▶ **ACTIVITY**
Where does the string "against" occur in the records? Copy each line that holds it.

▶ **Dataset entries**
Context: an optimization exercise on an open-source flow, tuned for small area and a short achievable clock period. The choices shown serve that exercise and are no tape-out recipe.
The RTL was checked by simulation tests, not by an equivalence proof against the original design.

==> v10 <==
// id_stage
module id_stage
(
   input  logic              clk,
   input  logic              reset,
   input  logic [DATA_W-1:0] add_pc_4_in,
   input  logic [DATA_W-1:0] instruction_in,
   input  logic              wb_reg_write,
   input  logic [REG_AW-1:0] wb_rd,
   input  logic [DATA_W-1:0] wb_data,
   input  logic              ex_mem_read,
   input  logic [REG_AW-1:0] ex_rd,
   output logic [DATA_W-1:0] add_out,
   output logic              mux_pcsrc_out,
   output logic              pc_write_en,
   output logic              id_valid,
   output logic [OP_W-1:0]   id_opcode,
   output logic [REG_AW-1:0] id_rs1,
   output logic [REG_AW-1:0] id_rs2,
   output logic [REG_AW-1:0] id_rd,
   output logic [DATA_W-1:0] id_pc_4,
   output logic [DATA_W-1:0] id_rs1_data,
   output logic [DATA_W-1:0] id_rs2_data,
   output logic [DATA_W-1:0] id_imm
);
   logic [(NUM_REGS-1)*DATA_W-1:0] regs_q;    
   logic [NUM_REGS-1:1]            nz_q;      
   logic [DATA_W-1:0] pc4_q, instr_q;
   logic              valid_q;
   logic [DATA_W-1:0] rs1_data_q, rs2_data_q, target_q;
   logic              haz1_q, haz2_q;    
   logic              br_q;              
   logic              jfmt_q;            
   logic [REG_AW-1:0] rd_q;              
   logic [OP_W-1:0]   opcode;
   logic [REG_AW-1:0] rs1, rs2;
   logic              stall, taken;
   logic [OP_W-1:0]   in_opcode;
   logic [REG_AW-1:0] in_rs1, in_rs2, in_rd;
   logic [1:0]        in_cls;
   logic              in_jfmt, in_haz1, in_haz2;
  ...
Settings: LEC_CHECK=0, CAP_MARGIN=20, CORE_MARGIN=2, CORE_UTILIZATION=45, CTS_BUF_LIST=sky130_fd_sc_hd__clkbuf_8, CTS_CLUSTER_DIAMETER=50, CTS_CLUSTER_SIZE=14, SETUP_SLACK_MARGIN=2.6, SLEW_MARGIN=20, SYNTH_HIERARCHICAL=1; clock period 5.8 ns.
standard.sh (not shown) runs the stock make flow with config.mk's settings and CLKGATE_MAP_FILE= SYNTH_SCRIPT=/design/flow/synth_recipe.tcl, a recipe that flattens the netlist after the stock synthesis.
==> flow/flow/run.sh <==
#!/bin/bash
# The standard layout (the standard.sh: unchanged synthesis and steps),
# with two changes passed to ORFS as make variables:
#  - the port buffers that global placement inserts start as the smallest
#    plain buffer instead of the tool's default pick (clkdlybuf4s50_1);
#    timing repair still resizes the critical ones;
#  - clock tree synthesis without dummy loads (the clock tree's buffer list
#    and clustering are the same as in config.mk).
set -euo pipefail
bash standard.sh \
  BUFFER_PORTS_ARGS="-buffer_cell sky130_fd_sc_hd__buf_1" \
  CTS_ARGS="-sink_clustering_enable -repair_clock_nets -buf_list sky130_fd_sc_hd__clkbuf_8 -sink_clustering_size 14 -sink_clustering_max_diameter 50 -dont_use_dummy_load" \
  finish > standard_finish.log 2>&1
==> v14: changes against v10 <==
--- a/flow/design.v
+++ b/flow/design.v
@@ -48,22 +48,22 @@
    input  logic a, b,
    output logic y
 );
    assign y = !(a && b);
 endmodule
-module rf_and11
+module rf_nand11
 (
    input  logic [10:0] a,
    output logic        y
 );
-   assign y = &a;
+   assign y = !(&a);
 endmodule
 module rf_read_bit
 (
    input  logic [NUM_REGS-1:1] sel,     
    input  logic [NUM_REGS-1:1] d,       
-   output logic                y_n      
+   output logic                y
 );
    logic [10:0] part;
    for (genvar g = 0; g < 10; g++) begin : g_aoi
       rf_aoi222 u_aoi (
          .a1 (sel[3*g+1]), .a2 (d[3*g+1]),
@@ -71,11 +71,11 @@
          .c1 (sel[3*g+3]), .c2 (d[3*g+3]),
          .y  (part[g])
       );
    end
    rf_nand2 u_nand_last (.a(sel[31]), .b(d[31]), .y(part[10]));
-   rf_and11 u_or (.a(part), .y(y_n));
+   rf_nand11 u_or (.a(part), .y(y));
 endmodule
 module rf_hold
 (
    input  logic              we,      
    input  logic              we_n,    
@@ -95,22 +95,10 @@
    input  logic [DATA_W-1:0] c,
    output logic [DATA_W-1:0] y
 );
    assign y = ({DATA_W{sa}} & a) | ({DATA_W{sb}} & b) | ({DATA_W{sc}} & c);
 endmodule
-module pick3n
-(
-   input  logic              sa,
-   input  logic [DATA_W-1:0] a_n,
-   input  logic              sb,
-   input  logic [DATA_W-1:0] b,
-   input  logic              sc,
-   input  logic [DATA_W-1:0] c,
-   output logic [DATA_W-1:0] y
-);
-   assign y = ({DATA_W{sa}} & ~a_n) | ({DATA_W{sb}} & b) | ({DATA_W{sc}} & c);
-endmodule
 module pick2
 (
    input  logic              sa,
    input  logic [DATA_W-1:0] a,
    input  logic              sb,
@@ -119,24 +107,23 @@
 );
    assign y = ({DATA_W{sa}} & a) | ({DATA_W{sb}} & b);
 endmodule
 module rf_read_port
 (
-   input  logic [NUM_REGS-1:1]            sel_lo,    
-   input  logic [NUM_REGS-1:1]            sel_hi,    
-   input  logic [(NUM_REGS-1)*DATA_W-1:0] regs,      
-   output logic [DATA_W-1:0]              rdata_n    
+   input  logic [NUM_REGS-1:1]            sel,
+   input  logic [(NUM_REGS-1)*DATA_W-1:0] regs,   
+   output logic [DATA_W-1:0]              rdata
 );
    for (genvar b = 0; b < DATA_W; b++) begin : g_bit
       logic [NUM_REGS-1:1] d;
       for (genvar r = 1; r < NUM_REGS; r++) begin : g_r
          assign d[r] = regs[(r-1)*DATA_W + b];
       end
       rf_read_bit u_bit (
-         .sel (b < DATA_W/2 ? sel_lo : sel_hi),
+         .sel (sel),
          .d   (d),
-         .y_n (rdata_n[b])
+         .y   (rdata[b])
       );
    end
 endmodule
 import dlx_pkg::*;
 module id_hazard
@@ -169,14 +156,32 @@
 (
    input  logic [DATA_W-1:0] pc4,
    input  logic [DATA_W-1:0] instr,
    output logic [DATA_W-1:0] target
 );
-   logic [DATA_W-1:0] t16, t26;
-   assign t16    = pc4 + dlx_pkg::sext16(instr[15:0]);
-   assign t26    = pc4 + dlx_pkg::sext26(instr[25:0]);
-   assign target = (dlx_pkg::classify(instr[31:26]) == CLS_J) ? t26 : t16;
+   logic [DATA_W-1:0] imm, g, p, c;
+   assign imm = (dlx_pkg::classify(instr[31:26]) == CLS_J)
+                ? dlx_pkg::sext26(instr[25:0])
+                : dlx_pkg::sext16(instr[15:0]);
+   always_comb begin
+      g = pc4 & imm;
+      p = pc4 ^ imm;
+      for (int d = 1; d < DATA_W; d = d * 2) begin
+         for (int i = 2*d - 1; i < DATA_W; i = i + 2*d) begin
+            g[i] = g[i] | (p[i] & g[i-d]);
+            p[i] = p[i] & p[i-d];
+         end
+      end
+      for (int d = DATA_W / 4; d >= 1; d = d / 2) begin
+         for (int i = 3*d - 1; i < DATA_W; i = i + 2*d) begin
+            g[i] = g[i] | (p[i] & g[i-d]);
+            p[i] = p[i] & p[i-d];
+         end
+      end
+      c = {g[DATA_W-2:0], 1'b0};
+   end
+   assign target = pc4 ^ imm ^ c;
 endmodule
 module rf_wdec
 (
    input  logic              we,
    input  logic [REG_AW-1:0] waddr,
@@ -192,38 +197,16 @@
 (
    input  logic [REG_AW-1:0]   raddr,
    input  logic [NUM_REGS-1:1] live,    
    output logic [NUM_REGS-1:1] sel
 );
-   logic [3:0] lo;    
-   logic [7:0] hi;    
-   rf_dec2 u_lo (.a(raddr[1:0]), .y(lo));
-   rf_dec3 u_hi (.a(raddr[4:2]), .y(hi));
    always_comb begin
       for (int i = 1; i < NUM_REGS; i++) begin
-         sel[i] = live[i] && lo[i % 4] && hi[i / 4];
+         sel[i] = live[i] && (raddr == i[REG_AW-1:0]);
       end
    end
 endmodule
-module rf_dec2
-(
-   input  logic [1:0] a,
-   output logic [3:0] y
-);
-   always_comb begin
-      for (int k = 0; k < 4; k++) y[k] = (a == k[1:0]);
-   end
-endmodule
-module rf_dec3
-(
-   input  logic [2:0] a,
-   output logic [7:0] y
-);
-   always_comb begin
-      for (int k = 0; k < 8; k++) y[k] = (a == k[2:0]);
-   end
-endmodule
 module id_stage
 (
    input  logic              clk,
    input  logic              reset,
    input  logic [DATA_W-1:0] add_pc_4_in,
@@ -261,14 +244,14 @@
    logic [OP_W-1:0]   in_opcode;
    logic [REG_AW-1:0] in_rs1, in_rs2, in_rd;
    logic [1:0]        in_cls;
    logic              in_jfmt, in_haz1, in_haz2;
    logic [DATA_W-1:0] in_target;
-   logic [NUM_REGS-1:1] wen, live, sel1, sel2, sel1_hi, sel2_hi;
+   logic [NUM_REGS-1:1] wen, live, sel1, sel2;
    logic                wb_en, wb_nz;
    logic                fwd_in1, fwd_in2, fwd_q1, fwd_q2;
-   logic [DATA_W-1:0]   rd1_n, rd2_n;
+   logic [DATA_W-1:0]   rd1, rd2;
    logic                in_nz1;
    function automatic logic cond(input logic [OP_W-1:0] op, input logic nz);
       case (op)
          OP_BEQZ:      cond = !nz;
          OP_BNEZ:      cond = nz;
@@ -344,14 +327,12 @@
       .we    (wb_reg_write),
       .waddr (wb_rd),
       .wen   (wen)
    );
    assign live = nz_q;
-   rf_rdec u_rdec1    (.raddr(in_rs1), .live(live), .sel(sel1));
-   rf_rdec u_rdec1_hi (.raddr(in_rs1), .live(live), .sel(sel1_hi));
-   rf_rdec u_rdec2    (.raddr(in_rs2), .live(live), .sel(sel2));
-   rf_rdec u_rdec2_hi (.raddr(in_rs2), .live(live), .sel(sel2_hi));
+   rf_rdec u_rdec1 (.raddr(in_rs1), .live(live), .sel(sel1));
+   rf_rdec u_rdec2 (.raddr(in_rs2), .live(live), .sel(sel2));
    logic [(NUM_REGS-1)*DATA_W-1:0] regs_d;
    for (genvar r = 1; r < NUM_REGS; r++) begin : g_hold
       rf_hold u_hold (
          .we    (wen[r]),
          .we_n  (!wen[r]),
@@ -370,12 +351,12 @@
          for (int i = 1; i < NUM_REGS; i++) begin
             if (wen[i]) nz_q[i] <= wb_nz;
          end
       end
    end
-   rf_read_port u_read1 (.sel_lo(sel1), .sel_hi(sel1_hi), .regs(regs_q), .rdata_n(rd1_n));
-   rf_read_port u_read2 (.sel_lo(sel2), .sel_hi(sel2_hi), .regs(regs_q), .rdata_n(rd2_n));
+   rf_read_port u_read1 (.sel(sel1), .regs(regs_q), .rdata(rd1));
+   rf_read_port u_read2 (.sel(sel2), .regs(regs_q), .rdata(rd2));
    assign in_nz1 = fwd_in1 ? wb_nz : (|sel1);
    logic load, hold, upd1, hold1, upd2, hold2;
    logic [DATA_W-1:0] pc4_d, instr_d, target_d, rs1_data_d, rs2_data_d;
    assign load  = !reset && !stall && !taken;    
    assign hold  = !reset && stall;               
@@ -397,20 +378,20 @@
       .sa (load),                      .a (in_target),
       .sb (!reset && !stall && taken), .b (add_pc_4_in),
       .sc (hold),                      .c (target_q),
       .y  (target_d)
    );
-   pick3n u_rs1_data_d (
-      .sa (load && !fwd_in1),         .a_n (rd1_n),
-      .sb ((load && fwd_in1) || upd1), .b   (wb_data),
-      .sc (hold1),                     .c   (rs1_data_q),
+   pick3 u_rs1_data_d (
+      .sa (load && !fwd_in1),         .a (rd1),
+      .sb ((load && fwd_in1) || upd1), .b (wb_data),
+      .sc (hold1),                     .c (rs1_data_q),
       .y  (rs1_data_d)
    );
-   pick3n u_rs2_data_d (
-      .sa (load && !fwd_in2),         .a_n (rd2_n),
-      .sb ((load && fwd_in2) || upd2), .b   (wb_data),
-      .sc (hold2),                     .c   (rs2_data_q),
+   pick3 u_rs2_data_d (
+      .sa (load && !fwd_in2),         .a (rd2),
+      .sb ((load && fwd_in2) || upd2), .b (wb_data),
+      .sc (hold2),                     .c (rs2_data_q),
       .y  (rs2_data_d)
    );
    always_ff @(posedge clk) begin
       pc4_q      <= pc4_d;
       instr_q    <= instr_d;
==> v19: changes against v10 <==
--- a/flow/design.v
+++ b/flow/design.v
@@ -119,22 +119,21 @@
 );
    assign y = ({DATA_W{sa}} & a) | ({DATA_W{sb}} & b);
 endmodule
 module rf_read_port
 (
-   input  logic [NUM_REGS-1:1]            sel_lo,    
-   input  logic [NUM_REGS-1:1]            sel_hi,    
-   input  logic [(NUM_REGS-1)*DATA_W-1:0] regs,      
+   input  logic [NUM_REGS-1:1]            sel,
+   input  logic [(NUM_REGS-1)*DATA_W-1:0] regs,   
    output logic [DATA_W-1:0]              rdata_n    
 );
    for (genvar b = 0; b < DATA_W; b++) begin : g_bit
       logic [NUM_REGS-1:1] d;
       for (genvar r = 1; r < NUM_REGS; r++) begin : g_r
          assign d[r] = regs[(r-1)*DATA_W + b];
       end
       rf_read_bit u_bit (
-         .sel (b < DATA_W/2 ? sel_lo : sel_hi),
+         .sel (sel),
          .d   (d),
          .y_n (rdata_n[b])
       );
    end
 endmodule
@@ -261,11 +260,11 @@
    logic [OP_W-1:0]   in_opcode;
    logic [REG_AW-1:0] in_rs1, in_rs2, in_rd;
    logic [1:0]        in_cls;
    logic              in_jfmt, in_haz1, in_haz2;
    logic [DATA_W-1:0] in_target;
-   logic [NUM_REGS-1:1] wen, live, sel1, sel2, sel1_hi, sel2_hi;
+   logic [NUM_REGS-1:1] wen, live, sel1, sel2;
    logic                wb_en, wb_nz;
    logic                fwd_in1, fwd_in2, fwd_q1, fwd_q2;
    logic [DATA_W-1:0]   rd1_n, rd2_n;
    logic                in_nz1;
    function automatic logic cond(input logic [OP_W-1:0] op, input logic nz);
@@ -344,14 +343,12 @@
       .we    (wb_reg_write),
       .waddr (wb_rd),
       .wen   (wen)
    );
    assign live = nz_q;
-   rf_rdec u_rdec1    (.raddr(in_rs1), .live(live), .sel(sel1));
-   rf_rdec u_rdec1_hi (.raddr(in_rs1), .live(live), .sel(sel1_hi));
-   rf_rdec u_rdec2    (.raddr(in_rs2), .live(live), .sel(sel2));
-   rf_rdec u_rdec2_hi (.raddr(in_rs2), .live(live), .sel(sel2_hi));
+   rf_rdec u_rdec1 (.raddr(in_rs1), .live(live), .sel(sel1));
+   rf_rdec u_rdec2 (.raddr(in_rs2), .live(live), .sel(sel2));
    logic [(NUM_REGS-1)*DATA_W-1:0] regs_d;
    for (genvar r = 1; r < NUM_REGS; r++) begin : g_hold
       rf_hold u_hold (
          .we    (wen[r]),
          .we_n  (!wen[r]),
@@ -370,12 +367,12 @@
          for (int i = 1; i < NUM_REGS; i++) begin
             if (wen[i]) nz_q[i] <= wb_nz;
          end
       end
    end
-   rf_read_port u_read1 (.sel_lo(sel1), .sel_hi(sel1_hi), .regs(regs_q), .rdata_n(rd1_n));
-   rf_read_port u_read2 (.sel_lo(sel2), .sel_hi(sel2_hi), .regs(regs_q), .rdata_n(rd2_n));
+   rf_read_port u_read1 (.sel(sel1), .regs(regs_q), .rdata_n(rd1_n));
+   rf_read_port u_read2 (.sel(sel2), .regs(regs_q), .rdata_n(rd2_n));
    assign in_nz1 = fwd_in1 ? wb_nz : (|sel1);
    logic load, hold, upd1, hold1, upd2, hold2;
    logic [DATA_W-1:0] pc4_d, instr_d, target_d, rs1_data_d, rs2_data_d;
    assign load  = !reset && !stall && !taken;    
    assign hold  = !reset && stall;               
- PLACE_DENSITY: not set -> 0.75
==> flow_summary.ini <==
[run_status]
status = complete, no violations

[worst_setup_path]
path_delay_family = simple AND/OR/NAND/NOR gates
regToRegSetupSlack_ps = 2850

[power]
power.switching_uw = 5025
p_clk_share_pct = 27.6

[drt]
drtIter0Drc = 10279

[final_layout]
layout_common_cells = 1182 x dfxtp_1, 991 x a22o_1, 672 x a222oi_1
non_clock_inverter_count = 84
[end of results for v10]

▶ **RESULT FOR THIS EXERCISE**
The RTL was checked by simulation tests, not by an equivalence proof against the original design.
==> v14: changes against v10 <==
==> v19: changes against v10 <==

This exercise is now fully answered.